Now, when users visit the subreddit, they see a page that says the subreddit is quarantined, with the message, "For medical advice, please consult your physician" and options to enter or go back. Being quarantined means that posts from the subreddit will no longer show up on Reddit’s r/all page and users must be logged in to visit it.

The subreddit r/rejectnewnormal and r/refusenewnormal were banned for trying to create communities that served the same purpose as a previously-banned one. Other, related communities, r/PandemicHoax and r/truthseekers (for conspiracy theorists), are now set to private, so that only approved users can view them.

“The subreddit in question has been quarantined in accordance with Reddit's Quarantine Policy," a spokesperson for Reddit told me. Reddit has also addressed rule violating behaviors from some members individually. The platform prohibits users from encouraging others to do anything that might be harmful to their wellbeing—like drinking bleach to cure COVID-19, for example. 

Reddit quarantines communities to prevent them from being seen accidentally by users who stumble into them, according to the platform: "Quarantined subreddits and their subscribers are still fully obliged to abide by Reddit’s Content Policy and remain subject to enforcement measures." Quarantined subreddits don't generate revenue and aren't included in searches or recommendations. 

Most of the time, Reddit leaves moderation of subreddits up to individual moderators. Moderators are incentivized to make sure their communities play by Reddit's terms of service, to avoid being banned—the platform does step in, in extreme cases, as it recently did by banning subreddits dedicated to objectifying women Olympians and reposting stolen OnlyFans content.
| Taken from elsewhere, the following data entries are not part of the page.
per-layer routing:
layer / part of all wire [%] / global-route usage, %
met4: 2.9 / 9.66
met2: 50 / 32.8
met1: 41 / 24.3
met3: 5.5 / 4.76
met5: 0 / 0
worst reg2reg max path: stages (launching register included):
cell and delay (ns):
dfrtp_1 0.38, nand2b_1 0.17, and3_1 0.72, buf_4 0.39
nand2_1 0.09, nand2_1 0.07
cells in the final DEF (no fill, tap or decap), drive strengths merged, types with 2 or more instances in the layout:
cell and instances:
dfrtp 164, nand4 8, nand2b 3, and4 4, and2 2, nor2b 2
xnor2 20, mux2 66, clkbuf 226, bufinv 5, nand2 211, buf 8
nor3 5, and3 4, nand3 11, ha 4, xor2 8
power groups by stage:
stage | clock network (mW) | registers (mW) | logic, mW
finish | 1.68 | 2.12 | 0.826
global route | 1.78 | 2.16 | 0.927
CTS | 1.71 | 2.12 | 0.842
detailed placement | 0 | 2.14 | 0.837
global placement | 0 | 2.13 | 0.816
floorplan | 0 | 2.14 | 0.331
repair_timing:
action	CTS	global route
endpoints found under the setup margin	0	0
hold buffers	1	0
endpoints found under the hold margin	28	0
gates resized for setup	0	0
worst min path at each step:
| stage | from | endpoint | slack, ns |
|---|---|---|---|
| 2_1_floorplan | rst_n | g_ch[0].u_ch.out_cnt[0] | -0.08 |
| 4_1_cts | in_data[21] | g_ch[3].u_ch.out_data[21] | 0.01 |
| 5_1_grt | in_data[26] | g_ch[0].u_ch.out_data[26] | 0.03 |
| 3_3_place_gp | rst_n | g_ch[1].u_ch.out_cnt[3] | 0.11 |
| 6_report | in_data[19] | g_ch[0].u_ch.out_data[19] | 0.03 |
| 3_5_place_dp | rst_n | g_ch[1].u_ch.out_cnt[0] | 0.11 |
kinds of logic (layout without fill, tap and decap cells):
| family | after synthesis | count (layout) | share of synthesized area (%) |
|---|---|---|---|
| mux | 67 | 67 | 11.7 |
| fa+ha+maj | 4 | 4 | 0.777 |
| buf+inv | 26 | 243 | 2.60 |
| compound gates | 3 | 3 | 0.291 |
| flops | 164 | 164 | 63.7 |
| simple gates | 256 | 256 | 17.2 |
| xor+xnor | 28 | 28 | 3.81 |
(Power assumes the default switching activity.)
`src/rtl/sample_stream_analyzer_if.sv`:
```
// Stream and result bundle for sample_stream_analyzer: the master feeds samples
// and start requests, the slave (the analyzer) returns status and window results.
interface sample_stream_analyzer_if #(
   parameter int DATA_W  = 24,
   parameter int WIN_LEN = 1024
);
   localparam int CNT_W = $clog2(WIN_LEN + 1);

   logic                     start_i;
   logic signed [DATA_W-1:0] sample_i;
   logic                     sample_valid_i;
   logic                     busy_o;
   logic                     done_o;
   logic signed [DATA_W-1:0] max_o;
   logic signed [DATA_W-1:0] min_o;
   logic [CNT_W-1:0]         zc_cnt_o;
   logic [CNT_W-1:0]         period_o;

   modport master (
      output start_i, sample_i, sample_valid_i,
      input  busy_o, done_o, max_o, min_o, zc_cnt_o, period_o
   );

   modport slave (
      input  start_i, sample_i, sample_valid_i,
      output busy_o, done_o, max_o, min_o, zc_cnt_o, period_o
   );
endinterface

```
`src/rtl/sample_stream_analyzer.sv`:
```
// Windowed peak / rising zero-crossing / period analyzer for a signed sample stream.
// Define ZC_HYST_EN to qualify crossings with +/-HYST hysteresis instead of a plain sign change.
module sample_stream_analyzer #(
   parameter int DATA_W  = 24,
   parameter int WIN_LEN = 1024,
   parameter int HYST    = 256
) (
   input logic                     clk,
   input logic                     rst_ni,
   sample_stream_analyzer_if.slave bus
);
   localparam int CNT_W = $clog2(WIN_LEN + 1);
   localparam logic [CNT_W-1:0] WIN_CNT = CNT_W'(WIN_LEN);

   if (WIN_LEN < 2 || HYST < 0) begin : g_param_check
      $error("sample_stream_analyzer: WIN_LEN must be >= 2 and HYST >= 0");
   end

   typedef enum logic [1:0] {IDLE, MEAS, DONE} state_e;

   state_e                   state_q, state_d;
   logic [CNT_W-1:0]         smp_cnt_q;
   logic [CNT_W-1:0]         zc_q;
   logic [CNT_W-1:0]         per_cnt_q;
   logic [CNT_W-1:0]         per_res_q;
   logic signed [DATA_W-1:0] run_max_q;
   logic signed [DATA_W-1:0] run_min_q;
   logic                     seen_zc_q;
   logic                     prev_neg_q;

   logic signed [DATA_W-1:0] max_q, min_q;
   logic [CNT_W-1:0]         zc_out_q, per_out_q;

   logic accept;
   logic first_smp;
   logic last_smp;
   logic rise;

   assign accept    = (state_q == MEAS) && bus.sample_valid_i;
   assign first_smp = (smp_cnt_q == '0);
   assign last_smp  = accept && (smp_cnt_q == WIN_CNT - 1'b1);

`ifdef ZC_HYST_EN
   localparam logic signed [DATA_W-1:0] HYST_POS = DATA_W'(HYST);
   localparam logic signed [DATA_W-1:0] HYST_NEG = -HYST_POS;

   logic arm_q;

   // The arm flag starts cleared each window, so the first sample can never count.
   assign rise = accept && arm_q && (bus.sample_i >= HYST_POS);

   always_ff @(posedge clk or negedge rst_ni) begin
      if (!rst_ni) begin
         arm_q <= 1'b0;
      end else if (state_q == IDLE && bus.start_i) begin
         arm_q <= 1'b0;
      end else if (rise) begin
         arm_q <= 1'b0;
      end else if (accept && bus.sample_i <= HYST_NEG) begin
         arm_q <= 1'b1;
      end
   end
`else
   assign rise = accept && !first_smp && prev_neg_q && !bus.sample_i[DATA_W-1];
`endif

   always_ff @(posedge clk or negedge rst_ni) begin
      if (!rst_ni) state_q <= IDLE;
      else         state_q <= state_d;
   end

   always_comb begin
      // NOTE: default first so every path assigns state_d and no latch is inferred.
      state_d = state_q;
      unique case (state_q)
         IDLE:    if (bus.start_i) state_d = MEAS;
         MEAS:    if (last_smp)    state_d = DONE;
         DONE:    state_d = IDLE;
         default: state_d = IDLE;
      endcase
   end

   always_ff @(posedge clk or negedge rst_ni) begin
      if (!rst_ni) begin
         // NOTE: non-blocking assignments keep every register sampling pre-edge values.
         smp_cnt_q  <= '0;
         zc_q       <= '0;
         per_cnt_q  <= '0;
         per_res_q  <= '0;
         run_max_q  <= '0;
         run_min_q  <= '0;
         seen_zc_q  <= 1'b0;
         prev_neg_q <= 1'b0;
      end else if (state_q == IDLE && bus.start_i) begin
         smp_cnt_q  <= '0;
         zc_q       <= '0;
         per_cnt_q  <= '0;
         per_res_q  <= '0;
         run_max_q  <= '0;
         run_min_q  <= '0;
         seen_zc_q  <= 1'b0;
         prev_neg_q <= 1'b0;
      end else if (accept) begin
         smp_cnt_q  <= smp_cnt_q + 1'b1;
         prev_neg_q <= bus.sample_i[DATA_W-1];

         if (first_smp || bus.sample_i > run_max_q) run_max_q <= bus.sample_i;
         if (first_smp || bus.sample_i < run_min_q) run_min_q <= bus.sample_i;

         if (rise) begin
            if (zc_q != WIN_CNT) zc_q <= zc_q + 1'b1;
            if (seen_zc_q)       per_res_q <= per_cnt_q;
            seen_zc_q <= 1'b1;
            per_cnt_q <= CNT_W'(1);
         end else if (per_cnt_q != WIN_CNT) begin
            per_cnt_q <= per_cnt_q + 1'b1;
         end
      end
   end

   // Results only move in DONE, so they stay stable for the whole next window.
   always_ff @(posedge clk or negedge rst_ni) begin
      if (!rst_ni) begin
         max_q     <= '0;
         min_q     <= '0;
         zc_out_q  <= '0;
         per_out_q <= '0;
      end else if (state_q == DONE) begin
         max_q     <= run_max_q;
         min_q     <= run_min_q;
         zc_out_q  <= zc_q;
         per_out_q <= per_res_q;
      end
   end

   assign bus.busy_o   = (state_q == MEAS);
   assign bus.done_o   = (state_q == DONE);
   assign bus.max_o    = max_q;
   assign bus.min_o    = min_q;
   assign bus.zc_cnt_o = zc_out_q;
   assign bus.period_o = per_out_q;

endmodule

```
`src/flat_wrapper.sv`:
```
// flat-port wrapper written by rule: the top's interface ports become plain ports
module sample_stream_analyzer_flat 
#(
   parameter int DATA_W  = 24,
   parameter int WIN_LEN = 1024,
   parameter int HYST    = 256
)
  (clk, rst_ni, bus_start_i, bus_sample_i, bus_sample_valid_i, bus_busy_o, bus_done_o, bus_max_o, bus_min_o, bus_zc_cnt_o, bus_period_o);
  sample_stream_analyzer_if #(.DATA_W(DATA_W), .WIN_LEN(WIN_LEN)) bus_i ();
  input logic clk;
  input logic rst_ni;
  input wire logic [$bits(bus_i.start_i)-1:0] bus_start_i;
  input wire logic [$bits(bus_i.sample_i)-1:0] bus_sample_i;
  input wire logic [$bits(bus_i.sample_valid_i)-1:0] bus_sample_valid_i;
  output wire logic [$bits(bus_i.busy_o)-1:0] bus_busy_o;
  output wire logic [$bits(bus_i.done_o)-1:0] bus_done_o;
  output wire logic [$bits(bus_i.max_o)-1:0] bus_max_o;
  output wire logic [$bits(bus_i.min_o)-1:0] bus_min_o;
  output wire logic [$bits(bus_i.zc_cnt_o)-1:0] bus_zc_cnt_o;
  output wire logic [$bits(bus_i.period_o)-1:0] bus_period_o;
  assign bus_i.start_i = bus_start_i;
  assign bus_i.sample_i = bus_sample_i;
  assign bus_i.sample_valid_i = bus_sample_valid_i;
  assign bus_busy_o = bus_i.busy_o;
  assign bus_done_o = bus_i.done_o;
  assign bus_max_o = bus_i.max_o;
  assign bus_min_o = bus_i.min_o;
  assign bus_zc_cnt_o = bus_i.zc_cnt_o;
  assign bus_period_o = bus_i.period_o;
  sample_stream_analyzer #(.DATA_W(DATA_W), .WIN_LEN(WIN_LEN), .HYST(HYST)) u_core (.clk(clk), .rst_ni(rst_ni), .bus(bus_i));
endmodule
```
`config.mk`:
```
export PLATFORM = sky130hd
export DESIGN_NAME = sample_stream_analyzer_flat
export DESIGN_NICKNAME = d
export VERILOG_FILES = /design/src/rtl/sample_stream_analyzer_if.sv /design/src/rtl/sample_stream_analyzer.sv /design/src/flat_wrapper.sv
export SDC_FILE = /design/constraint.sdc
export NUM_CORES = 1
export LEC_CHECK = 0
export ABC_AREA = 1
export CORE_MARGIN = 1.5
export CORE_UTILIZATION = 40
export CTS_CLUSTER_DIAMETER = 150
export DETAILED_ROUTE_END_ITERATION = 16
export PLACE_DENSITY_LB_ADDON = 0.3
export RECOVER_POWER = 25
export SYNTH_ARGS = -nofsm -noshare
export SYNTH_HDL_FRONTEND = slang
export SYNTH_SLANG_ARGS = --single-unit
```
`constraint.sdc`:
```
create_clock -name clk -period 4.91 [get_ports clk]
set_input_delay 0.7365 -clock clk [delete_from_list [all_inputs] [get_ports clk]]
set_output_delay 0.7365 -clock clk [all_outputs]
set_load 0.005 [all_outputs]
```
### After elaboration in Yosys (flattened, before gate mapping)

Index checks and enable logic that the tools add are counted.

* register bits after elaboration: 166
* latch bits: 0
* memory bits (writable): 0
* memory bits (read-only): 0
* output and inout port bits: 72
* logic and storage cells: 79
* memories kept: 0

* add/sub/neg operators: 3
* multipliers: 0
* div/mod/pow operators: 0
* magnitude comparators: 2
* eq/ne operators: 7
* shifts and indexed selects: 0
* muxes and demuxes: 28
* bitwise logic cells: 0
* reduce and logical (&&, ||, !) cells: 26

Operators by type and width (number)
* 11-bit two-way mux: 14
* 24-bit two-way mux: 6
* 11-bit by 1-bit adder with 11-bit output, second input constant: 3
* 24-bit > comparator: 1
* 24-bit less-than comparator: 1
* 11-bit inequality test, second input constant: 2
* 2-bit nonzero test: 6
* 11-bit by 10-bit == test with 1-bit output, second input constant: 1
* 11-bit zero test: 1
* 2-bit AND reduction: 5
* 1-bit logical AND: 6
* 3-bit AND reduction: 2
* 1-bit two-way mux: 5
* 2-bit two-way mux: 2
* 2-bit one-hot mux with 2 select lines: 1
* 3-bit nonzero test: 1
* 2-bit by 1-bit == test with 1-bit output, second input constant: 1
* 2-bit == test, second input constant: 1
* 1-bit zero test: 2
* 2-bit zero test: 1
* 1-bit logical OR: 2
* 2-bit by 1-bit inequality test with 1-bit output, second input constant: 1
* 2-bit inequality test, second input constant: 1

### Depth between registers and ports, before layout

Gate-level depths: netlist of run 1.

* word-level depth: 8
* mapped depth: 19

### Least setup slack after synthesis of run 1

OpenSTA, ideal clock, no wires.

* path kind: input -> register
* start point: input port bus_sample_i[23]
* end point: register u_core.run_max_q[10]
* data arrival time: 2087 ps
* required time: 4793 ps
* setup slack: 2706 ps
* stages on the path: 15
* path buffers: 1
* path through: ha_1 -> nand4_1 -> inv_1 -> nand2_1 -> nor2_1 -> nand2_1 -> nand3_1 -> nand2_1 -> nand2_1 -> nand2_1 -> nand2_2 -> nand2_4 -> buf_6 -> nand2_1 -> nand2_1

* cells in the longest elaborated chain, start to end: 4

RTL lines
* start, declared: RTL line flat_wrapper.sv:13 `input wire logic [$bits(bus_i.sample_i)-1:0] bus_sample_i;`
* 24-bit > comparator: RTL line sample_stream_analyzer.sv:107 `if (first_smp || bus.sample_i > run_max_q) run_max_q <= bus.sample_i;`
* 1-bit logical OR: RTL line sample_stream_analyzer.sv:107
* 2-bit nonzero test (no line)
* 2-bit AND reduction (no line)
* end signal, assigned: RTL line sample_stream_analyzer.sv:107
* end, declared: RTL line sample_stream_analyzer.sv:26 `logic signed [DATA_W-1:0] run_max_q;`

No other way between the ends.
A chain may end at the register's enable or synchronous reset.

### Final worst setup path of run 1

* start point: input port bus_start_i
* end point: register u_core.run_min_q[15]

* cells in the longest elaborated chain, start to end: 3
* elaborated cells on any way between the ends: 5
* classes of those cells: 1 x mux; 4 x reduce/logical

RTL lines
* start, declared: RTL line flat_wrapper.sv:12 `input wire logic [$bits(bus_i.start_i)-1:0] bus_start_i;`
* 1-bit logical AND *: RTL line sample_stream_analyzer.sv:94 `end else if (state_q == IDLE && bus.start_i) begin`
* 2-bit nonzero test (no line)
* 2-bit AND reduction (no line)
* end signal, assigned: RTL line sample_stream_analyzer.sv:108 `if (first_smp || bus.sample_i < run_min_q) run_min_q <= bus.sample_i;`
* end, declared: RTL line sample_stream_analyzer.sv:27 `logic signed [DATA_W-1:0] run_min_q;`

Every way passes the cells marked *; elsewhere a longest branch is shown, timed or not.

==> results.md, run 1 <==
• final critical-path required period: 3336 ps
• Post-Synthesis Cells: 1017
• area of the mapped netlist: 0.008473 mm2
• I/O pin count: 100
• cts-stage hold buffer count: 0
• aggregate global routing overflow: 0
• largest net degree at the start of global routing: 128
• slowest cell delay on critical path: 890 ps
• CTS tree: yes
• Worst setup EP type: register
• effective utilization at floorplan: 40.56%
• Num Clock Sinks: 166
• area leader, netlist: sky130_fd_sc_hd__dfrtp_1
• area of the multi-input gates: 0.003632 mm2
• transition at the pin with the smallest max-transition slack: 2538 ps
• unrepaired setup endpoints after global routing: false
• internal power component: 2.870 mW
• number of register bits inferred by synthesis: 166
• die area: 0.02207 mm2
• wire length of the first global-routing pass: 32430 um
• routed via count: 6728
• drt total wl: 19110 um
• power per cell area: 443.2 mW/mm2
• outcome: finished with violations
• buffers from clock root to sink, at most: 2
• fraction of power consumed by combinational cells: 31.1%
• sequential fraction of design power: 40.5%
• sw frac: 36.52%
• Inst Count DP: 1356
• violations in the final reports: max-capacitance violations, max-slew violations
• number of unique standard cell types used by synthesis: 36
• crit-path cells: clkdlybuf4s50_1 > nand2_1 > nor2_4 > inv_1 > nand2_2 > nand2_4 > nand2_1 > nand2_1
• Crit Path Category: primary input to register
• leakage component of the power: 5.069 nW
• clock network fraction of design power: 28.3%
• Final Instance Count excl. Fillers: 1387
• DP Area: 0.009639 mm2
• Slowest-stage cell, CP: sky130_fd_sc_hd__nand2_2
• total power consumption of the routed design: 4.521 mW
• number of flops mapped to enable cells by yosys: 0
• dominant delay contributor by cell family on the critical path: simple AND/OR/NAND/NOR gates
• Max-Slew Margin vs Limit: -69.17%
• Hold Crit Depth: 2
• Final Slew Violations: 103
• launching element type of the critical path: primary input
• number of stages on the worst setup path: 8
• worst-case clock skew: 11.62 ps
• wire length per cell after detailed routing: 13.77 um
• final setup fails: 0
• register area share after synthesis: 49.03%
• reported max-cap violation count: 1
• number of buffers added by the clock tree synthesis step: 17
• highest clock frequency the design can meet: 299.8 MHz
• clk_lat worst skew: 430 ps
• Antenna Violating Nets Remaining: 0
• post-CTS sizing: 0
• total area of sequential cells: 0.004154 mm2
• GRT Util Overall: 18.48%
• layout cells sized above 1: 5.576%
• proportion of register bits with asynchronous set or reset after synthesis: 100.0%
• top cells by count, synth: sky130_fd_sc_hd__nand2_1, sky130_fd_sc_hd__dfrtp_1, sky130_fd_sc_hd__inv_1
• number of global-route vias before repair: 6574
• Worst R2R Path Depth: 8
• Period Utilization, post-route: 67.94%
• synthesized area divided by synthesized cell count: 8.331 um2
• Detailed Route Iter0 Violations: 401
• most used flip-flop cell after synthesis: sky130_fd_sc_hd__dfrtp_1
• DRC violation count after routing: 0
• number of nets produced by synthesis: 1098
• number of detailed-route iterations in the first pass: 4
• worst min path class: register to register
• Post-Route Setup TNS: 0 ps
• count of buffer and inverter cells on the critical path: 2
• area share of the largest cell type after synthesis: 49.03%
• Die W: 148.5 um
• Row Count: 53
• vias per inst: 4.851
• depth of the CTS H-tree: 4
• switching power: 1.651 mW
• root buffer selected by CTS: sky130_fd_sc_hd__clkbuf_16
• largest driver fanout on the critical path: 54
• clock-pin slew on the worst setup and hold paths: 60 ps
• Ys Warns: 0
• most common cell in the netlist: sky130_fd_sc_hd__nand2_1
• Port-buffer cells: 99
• sum of net half-perimeters after detailed placement: 13060 um
• nets@finish: 1181
• die height: 148.5 um
• area of the placeable core: 0.02089 mm2
• antenna violations before repair: 0
• arrival time at the worst endpoint: 3690 ps
• final weighted congestion in routability-driven placement: 0.8512
• post-CTS setup buffer count: 0
• P&R area growth vs syn: 20.39%
• main area contributors after synthesis: sky130_fd_sc_hd__dfrtp_1, sky130_fd_sc_hd__nand2_1, sky130_fd_sc_hd__ha_1
• final antenna diode count: 0
• worst-case vdd ir drop: 0.2967 mV
• required time reported for the critical path endpoint: 5270 ps
• Crit path top cell by count: sky130_fd_sc_hd__nand2_1
• count of final hold-check violations: 0
• filler instances: 2037
• core occupancy in the finished layout: 48.84%
• final non-filler cell area: 0.01020 mm2
## through the flow
stage	hold WS, ps	setup WS (ps)
after CTS	470.2	1777
after detailed placement	458.5	1349
after global placement	453.6	1406
after floorplan	440.9	2706
after global routing	489.0	1310
final	468.9	1574
## routing by layer
layer / share of wire (%) / up-vias / global-route usage (%)
met4: 1.5 / 0 / 5.347
met1: 49 / 3140 / 25.61
li1: - / 3441 / -
met3: 3.5 / 22 / 3.926
met5: 0 / - / 0
met2: 46 / 125 / 29.19
## state kept, by name (all words and copies together), names as in the netlist
register             count
u_core.zc_q             11
u_core.bus.min_o        24
u_core.bus.period_o     11
u_core.state_q           2
u_core.prev_neg_q        1
u_core.per_cnt_q        11
u_core.bus.max_o        24
u_core.smp_cnt_q        11
u_core.seen_zc_q         1
u_core.run_min_q        24
u_core.per_res_q        11
u_core.run_max_q        24
u_core.bus.zc_cnt_o     11
## cell families (layout without fill, tap and decap cells)
logic type	after synthesis	after routing	synth area share, %
and+or+nand+nor	481	481	24.54
buffers and inverters	168	263	8.284
AOI/OAI and AO/OA	140	140	9.391
adders and majority gates	53	53	7.826
xor gates and xnor gates	9	9	0.9304
DFF	166	166	49.03
## power by group through the flow
stage | combinational (mW) | sequential [mW] | clock, mW
after floorplan | 1.12 | 1.80 | 0
after global placement | 1.38 | 1.85 | 0
after detailed placement | 1.42 | 1.85 | 0
after CTS | 1.43 | 1.83 | 1.31
after global routing | 1.65 | 1.87 | 1.38
final | 1.41 | 1.83 | 1.28
## placed cells by master (no fill, tap or decap), drive strengths merged, types with 22 or more instances in the layout
master         synthesis  layout
a21oi                 28      28
clkbuf                24      22
clkdlybuf4s50          0      98
dfrtp                166     166
ha                    53      53
inv                  128     129
nand2                311     311
nand3                 67      67
nor2                  63      63
o21ai                 87      87
## area by class of cell
class | instances | area share [%]
Sequential cell | 166 | 40.72
Multi-Input combinational cell | 683 | 35.61
Timing Repair Buffer | 103 | 9.960
Inverter | 129 | 4.771
Clock buffer | 21 | 4.612
Tap cell | 275 | 3.373
Clock inverter | 10 | 0.9567
## final timing paths
path / startpoint / endpoint / slack [ps]
worst max-delay path: bus_start_i / u_core.run_min_q[15]$_DFFE_PN0P_ / 1570
worst min-delay path: u_core.per_res_q[4]$_DFFE_PN0P_ / u_core.bus.period_o[4]$_DFFE_PN0P_ / 470
worst max register to register: u_core.state_q[0]$_DFFE_PN0P_ / u_core.run_min_q[15]$_DFFE_PN0P_ / 1880
worst min register to register: u_core.per_res_q[4]$_DFFE_PN0P_ / u_core.bus.period_o[4]$_DFFE_PN0P_ / 470
max in group asynchronous: rst_ni / u_core.bus.max_o[21]$_DFFE_PN0P_ / 2230
min in group asynchronous: rst_ni / u_core.bus.max_o[5]$_DFFE_PN0P_ / 1100
## worst reg2reg max path: stages (launching register included)
cell and delay, ps:
sky130_fd_sc_hd__dfrtp_1 320, sky130_fd_sc_hd__inv_1 100, sky130_fd_sc_hd__nand2_1 120, sky130_fd_sc_hd__nor2_4 40, sky130_fd_sc_hd__inv_1 670, sky130_fd_sc_hd__nand2_2 890, sky130_fd_sc_hd__nand2_4 630, sky130_fd_sc_hd__nand2_1 110
sky130_fd_sc_hd__nand2_1 80
Note: power is estimated with default switching activity, not from simulation.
When it comes to COVID-19 misinformation, however, it's been criticized for taking a too hands-off approach: During the height of the pandemic in 2020, it quarantined r/Wuhan_Flu, but allowed it to continue to grow, despite it containing misinformation and hoaxes. “I feel it is becoming increasingly apparent that Reddit, with its voluntary content moderation system, is unable to respond adequately to the sharing of potentially dangerous health misinformation without significant reform in their moderation strategy,” a former r/Coronavirus moderator told Motherboard in February 2020. “The current system is insufficient at ensuring that health misinformation is not spread on that platform and needs significant reform.”

For the past 24 hours on r/NoNewNormal, users have been posting their outrage at Reddit for putting them in quarantine. "Reddit is silencing us for our ideas not our actions. We don't brigade or break site wide rules. Yet here we are digitally quarantined on a platform that once was about freedom of expression and speech. Current admins should be ashamed of what they did to the platform," one user wrote.